--- src/hdl/sgwi_pkg.sv ---
// Shared types and constants of the sorted gate window integrator.
package sgwi_pkg;

  localparam int SIG_W      = 24;
  localparam int SUM_W      = 48;
  localparam int COUNT_BITS = 24;
  localparam int MEAN_W     = 24;
  localparam int TS_W       = 64;

  localparam logic signed [SUM_W-1:0] SUM_MAX = {1'b0, {(SUM_W-1){1'b1}}};
  localparam logic signed [SUM_W-1:0] SUM_MIN = {1'b1, {(SUM_W-1){1'b0}}};
  localparam logic [COUNT_BITS-1:0] COUNT_MAX = {COUNT_BITS{1'b1}};

  // Quotient magnitude limits for the signed mean.
  localparam logic [SUM_W-1:0] MEAN_POS_LIM = SUM_W'((64'd1 << (MEAN_W - 1)) - 64'd1);
  localparam logic [SUM_W-1:0] MEAN_NEG_LIM = SUM_W'(64'd1 << (MEAN_W - 1));
  localparam logic signed [MEAN_W-1:0] MEAN_MAX = {1'b0, {(MEAN_W-1){1'b1}}};
  localparam logic signed [MEAN_W-1:0] MEAN_MIN = {1'b1, {(MEAN_W-1){1'b0}}};

  typedef enum logic [1:0] {
    FN_SAMPLE = 2'd0,
    FN_WINDOW = 2'd1,
    FN_FLUSH  = 2'd2,
    FN_NOP    = 2'd3
  } func_t;

  typedef enum logic [2:0] {
    ST_OK      = 3'd0,
    ST_EMPTY   = 3'd1,
    ST_INVALID = 3'd2,
    ST_FULL    = 3'd3,
    ST_SAT     = 3'd4
  } status_t;

  typedef struct packed {
    logic                    start;
    logic signed [SUM_W-1:0] dividend;
    logic [COUNT_BITS-1:0]   divisor;
  } div_req_t;

  typedef struct packed {
    logic                     done;
    logic signed [MEAN_W-1:0] mean;
  } div_rsp_t;

endpackage

--- src/hdl/sgwi_ram.sv ---
// Generic single-write, single-read RAM with registered read data.
module sgwi_ram #(
  parameter int WIDTH = 128,
  parameter int DEPTH = 8
) (
  input  logic                                    clk,
  input  logic                                    wr_en,
  input  logic [((DEPTH > 1) ? $clog2(DEPTH) : 1)-1:0] wr_addr,
  input  logic [WIDTH-1:0]                        wr_data,
  input  logic [((DEPTH > 1) ? $clog2(DEPTH) : 1)-1:0] rd_addr,
  output logic [WIDTH-1:0]                        rd_data
);

  logic [WIDTH-1:0] mem [DEPTH];

  always_ff @(posedge clk) begin
    if (wr_en) begin
      mem[wr_addr] <= wr_data;
    end
    rd_data <= mem[rd_addr];
  end

endmodule
[src/rtl/cvq_pkg.sv]
// cvq_pkg: shared types, constants and register indexes of the vote qualifier
// used by cvq_hist_mem, cvq_scan_alu and classifier_vote_qualifier_core
// no dependencies
package cvq_pkg;

	localparam int LABELS = 8;
	localparam int IDX_W  = (LABELS > 1) ? $clog2(LABELS) : 1;

	localparam int CFG_IDX_W = 3;

	localparam logic [CFG_IDX_W-1:0] CFG_RUNS_PER_VERDICT = 3'd0;
	localparam logic [CFG_IDX_W-1:0] CFG_WIN_THRESHOLD    = 3'd1;
	localparam logic [CFG_IDX_W-1:0] CFG_ERROR_THRESHOLD  = 3'd2;
	localparam logic [CFG_IDX_W-1:0] CFG_AMBIGUITY_LIMIT  = 3'd3;
	localparam logic [CFG_IDX_W-1:0] CFG_STREAK_LIMIT     = 3'd4;
	localparam logic [CFG_IDX_W-1:0] CFG_GOOD_LABEL_MASK  = 3'd5;

	localparam logic [7:0] RST_RUNS_PER_VERDICT = 8'd20;
	localparam logic [7:0] RST_WIN_THRESHOLD    = 8'd10;
	localparam logic [7:0] RST_ERROR_THRESHOLD  = 8'd5;
	localparam logic [3:0] RST_AMBIGUITY_LIMIT  = 4'd3;
	localparam logic [7:0] RST_STREAK_LIMIT     = 8'd3;
	localparam logic [7:0] RST_GOOD_LABEL_MASK  = 8'd122;

	localparam logic [7:0] VOTE_MAX  = 8'd255;
	localparam logic [3:0] COUNT_MAX = 4'd15;

	typedef enum logic [2:0] {
		ST_IDLE,
		ST_INC,
		ST_PRIME,
		ST_SCAN,
		ST_DONE
	} state_t;

	// running statistics of the histogram scan
	typedef struct packed {
		logic [3:0]       over_win;
		logic [3:0]       over_err;
		logic [IDX_W-1:0] top;
		logic [7:0]       top_votes;
		logic [3:0]       ties;
	} scan_acc_t;

	// histogram memory control from the sequencer
	typedef struct packed {
		logic             we;
		logic [IDX_W-1:0] wr_addr;
		logic [7:0]       wr_data;
		logic [IDX_W-1:0] rd_addr;
		logic             clear;
	} hist_ctrl_t;

endpackage
--- src/hw/rtl/smps_pkg.sv ---
// Shared types and constants for the stepper move/pause sequencer.
// No dependencies; compile first.
package smps_pkg;

  localparam int unsigned MoveW   = 10;
  localparam int unsigned IntW    = 14;
  localparam int unsigned PauseW  = 16;
  localparam int unsigned WaitW   = 16;
  localparam int unsigned AddrW   = 5;
  localparam int unsigned DataW   = 32;

  localparam logic [MoveW-1:0]  MoveRst  = 10'd100;
  localparam logic [MoveW-1:0]  RampRst  = 10'd20;
  localparam logic [IntW-1:0]   IntRst   = 14'd20;
  localparam logic [PauseW-1:0] PauseRst = 16'd2000;

  // register index, byte address is 4x this
  typedef enum logic [2:0] {
    REG_MOVE  = 3'd0,
    REG_RAMP  = 3'd1,
    REG_INT   = 3'd2,
    REG_PAUSE = 3'd3,
    REG_DIR   = 3'd4
  } reg_idx_t;

  typedef struct packed {
    logic [MoveW-1:0]  move_steps;
    logic [MoveW-1:0]  ramp_steps;
    logic [IntW-1:0]   step_interval_ms;
    logic [PauseW-1:0] pause_ms;
    logic              direction;
  } cfg_t;

  typedef struct packed {
    logic             step_pulse;
    logic             dir_level;
    logic             in_pause;
    logic [MoveW-1:0] steps_done;
  } res_t;

endpackage

--- src/hw/rtl/smps_in_if.sv ---
// Input channel: one word per millisecond tick slot.
// Depends on nothing.
interface smps_in_if;
  logic valid;
  logic ready;
  logic ms_tick;

  modport source (output valid, output ms_tick, input ready);
  modport sink   (input valid, input ms_tick, output ready);
endinterface

--- src/hw/rtl/smps_out_if.sv ---
// Result channel: step pulse, direction, phase and step count.
// Depends on nothing.
interface smps_out_if;
  logic       valid;
  logic       ready;
  logic       step_pulse;
  logic       dir_level;
  logic       in_pause;
  logic [9:0] steps_done;

  modport source (output valid, output step_pulse, output dir_level,
                  output in_pause, output steps_done, input ready);
  modport sink   (input valid, input step_pulse, input dir_level,
                  input in_pause, input steps_done, output ready);
endinterface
---------------
__How to complete this task__:
Line by line, repeat the material precisely.

__Result for this task__:
--- src/hdl/sgwi_pkg.sv ---
// Shared types and constants of the sorted gate window integrator.
package sgwi_pkg;

  localparam int SIG_W      = 24;
  localparam int SUM_W      = 48;
  localparam int COUNT_BITS = 24;
  localparam int MEAN_W     = 24;
  localparam int TS_W       = 64;

  localparam logic signed [SUM_W-1:0] SUM_MAX = {1'b0, {(SUM_W-1){1'b1}}};
  localparam logic signed [SUM_W-1:0] SUM_MIN = {1'b1, {(SUM_W-1){1'b0}}};
  localparam logic [COUNT_BITS-1:0] COUNT_MAX = {COUNT_BITS{1'b1}};

  // Quotient magnitude limits for the signed mean.
  localparam logic [SUM_W-1:0] MEAN_POS_LIM = SUM_W'((64'd1 << (MEAN_W - 1)) - 64'd1);
  localparam logic [SUM_W-1:0] MEAN_NEG_LIM = SUM_W'(64'd1 << (MEAN_W - 1));
  localparam logic signed [MEAN_W-1:0] MEAN_MAX = {1'b0, {(MEAN_W-1){1'b1}}};
  localparam logic signed [MEAN_W-1:0] MEAN_MIN = {1'b1, {(MEAN_W-1){1'b0}}};

  typedef enum logic [1:0] {
    FN_SAMPLE = 2'd0,
    FN_WINDOW = 2'd1,
    FN_FLUSH  = 2'd2,
    FN_NOP    = 2'd3
  } func_t;

  typedef enum logic [2:0] {
    ST_OK      = 3'd0,
    ST_EMPTY   = 3'd1,
    ST_INVALID = 3'd2,
    ST_FULL    = 3'd3,
    ST_SAT     = 3'd4
  } status_t;

  typedef struct packed {
    logic                    start;
    logic signed [SUM_W-1:0] dividend;
    logic [COUNT_BITS-1:0]   divisor;
  } div_req_t;

  typedef struct packed {
    logic                     done;
    logic signed [MEAN_W-1:0] mean;
  } div_rsp_t;

endpackage

--- src/hdl/sgwi_ram.sv ---
// Generic single-write, single-read RAM with registered read data.
module sgwi_ram #(
  parameter int WIDTH = 128,
  parameter int DEPTH = 8
) (
  input  logic                                    clk,
  input  logic                                    wr_en,
  input  logic [((DEPTH > 1) ? $clog2(DEPTH) : 1)-1:0] wr_addr,
  input  logic [WIDTH-1:0]                        wr_data,
  input  logic [((DEPTH > 1) ? $clog2(DEPTH) : 1)-1:0] rd_addr,
  output logic [WIDTH-1:0]                        rd_data
);

  logic [WIDTH-1:0] mem [DEPTH];

  always_ff @(posedge clk) begin
    if (wr_en) begin
      mem[wr_addr] <= wr_data;
    end
    rd_data <= mem[rd_addr];
  end

endmodule
[src/rtl/cvq_pkg.sv]
// cvq_pkg: shared types, constants and register indexes of the vote qualifier
// used by cvq_hist_mem, cvq_scan_alu and classifier_vote_qualifier_core
// no dependencies
package cvq_pkg;

	localparam int LABELS = 8;
	localparam int IDX_W  = (LABELS > 1) ? $clog2(LABELS) : 1;

	localparam int CFG_IDX_W = 3;

	localparam logic [CFG_IDX_W-1:0] CFG_RUNS_PER_VERDICT = 3'd0;
	localparam logic [CFG_IDX_W-1:0] CFG_WIN_THRESHOLD    = 3'd1;
	localparam logic [CFG_IDX_W-1:0] CFG_ERROR_THRESHOLD  = 3'd2;
	localparam logic [CFG_IDX_W-1:0] CFG_AMBIGUITY_LIMIT  = 3'd3;
	localparam logic [CFG_IDX_W-1:0] CFG_STREAK_LIMIT     = 3'd4;
	localparam logic [CFG_IDX_W-1:0] CFG_GOOD_LABEL_MASK  = 3'd5;

	localparam logic [7:0] RST_RUNS_PER_VERDICT = 8'd20;
	localparam logic [7:0] RST_WIN_THRESHOLD    = 8'd10;
	localparam logic [7:0] RST_ERROR_THRESHOLD  = 8'd5;
	localparam logic [3:0] RST_AMBIGUITY_LIMIT  = 4'd3;
	localparam logic [7:0] RST_STREAK_LIMIT     = 8'd3;
	localparam logic [7:0] RST_GOOD_LABEL_MASK  = 8'd122;

	localparam logic [7:0] VOTE_MAX  = 8'd255;
	localparam logic [3:0] COUNT_MAX = 4'd15;

	typedef enum logic [2:0] {
		ST_IDLE,
		ST_INC,
		ST_PRIME,
		ST_SCAN,
		ST_DONE
	} state_t;

	// running statistics of the histogram scan
	typedef struct packed {
		logic [3:0]       over_win;
		logic [3:0]       over_err;
		logic [IDX_W-1:0] top;
		logic [7:0]       top_votes;
		logic [3:0]       ties;
	} scan_acc_t;

	// histogram memory control from the sequencer
	typedef struct packed {
		logic             we;
		logic [IDX_W-1:0] wr_addr;
		logic [7:0]       wr_data;
		logic [IDX_W-1:0] rd_addr;
		logic             clear;
	} hist_ctrl_t;

endpackage
--- src/hw/rtl/smps_pkg.sv ---
// Shared types and constants for the stepper move/pause sequencer.
// No dependencies; compile first.
package smps_pkg;

  localparam int unsigned MoveW   = 10;
  localparam int unsigned IntW    = 14;
  localparam int unsigned PauseW  = 16;
  localparam int unsigned WaitW   = 16;
  localparam int unsigned AddrW   = 5;
  localparam int unsigned DataW   = 32;

  localparam logic [MoveW-1:0]  MoveRst  = 10'd100;
  localparam logic [MoveW-1:0]  RampRst  = 10'd20;
  localparam logic [IntW-1:0]   IntRst   = 14'd20;
  localparam logic [PauseW-1:0] PauseRst = 16'd2000;

  // register index, byte address is 4x this
  typedef enum logic [2:0] {
    REG_MOVE  = 3'd0,
    REG_RAMP  = 3'd1,
    REG_INT   = 3'd2,
    REG_PAUSE = 3'd3,
    REG_DIR   = 3'd4
  } reg_idx_t;

  typedef struct packed {
    logic [MoveW-1:0]  move_steps;
    logic [MoveW-1:0]  ramp_steps;
    logic [IntW-1:0]   step_interval_ms;
    logic [PauseW-1:0] pause_ms;
    logic              direction;
  } cfg_t;

  typedef struct packed {
    logic             step_pulse;
    logic             dir_level;
    logic             in_pause;
    logic [MoveW-1:0] steps_done;
  } res_t;

endpackage

--- src/hw/rtl/smps_in_if.sv ---
// Input channel: one word per millisecond tick slot.
// Depends on nothing.
interface smps_in_if;
  logic valid;
  logic ready;
  logic ms_tick;

  modport source (output valid, output ms_tick, input ready);
  modport sink   (input valid, input ms_tick, output ready);
endinterface

--- src/hw/rtl/smps_out_if.sv ---
// Result channel: step pulse, direction, phase and step count.
// Depends on nothing.
interface smps_out_if;
  logic       valid;
  logic       ready;
  logic       step_pulse;
  logic       dir_level;
  logic       in_pause;
  logic [9:0] steps_done;

  modport source (output valid, output step_pulse, output dir_level,
                  output in_pause, output steps_done, input ready);
  modport sink   (input valid, input step_pulse, input dir_level,
                  input in_pause, input steps_done, output ready);
endinterface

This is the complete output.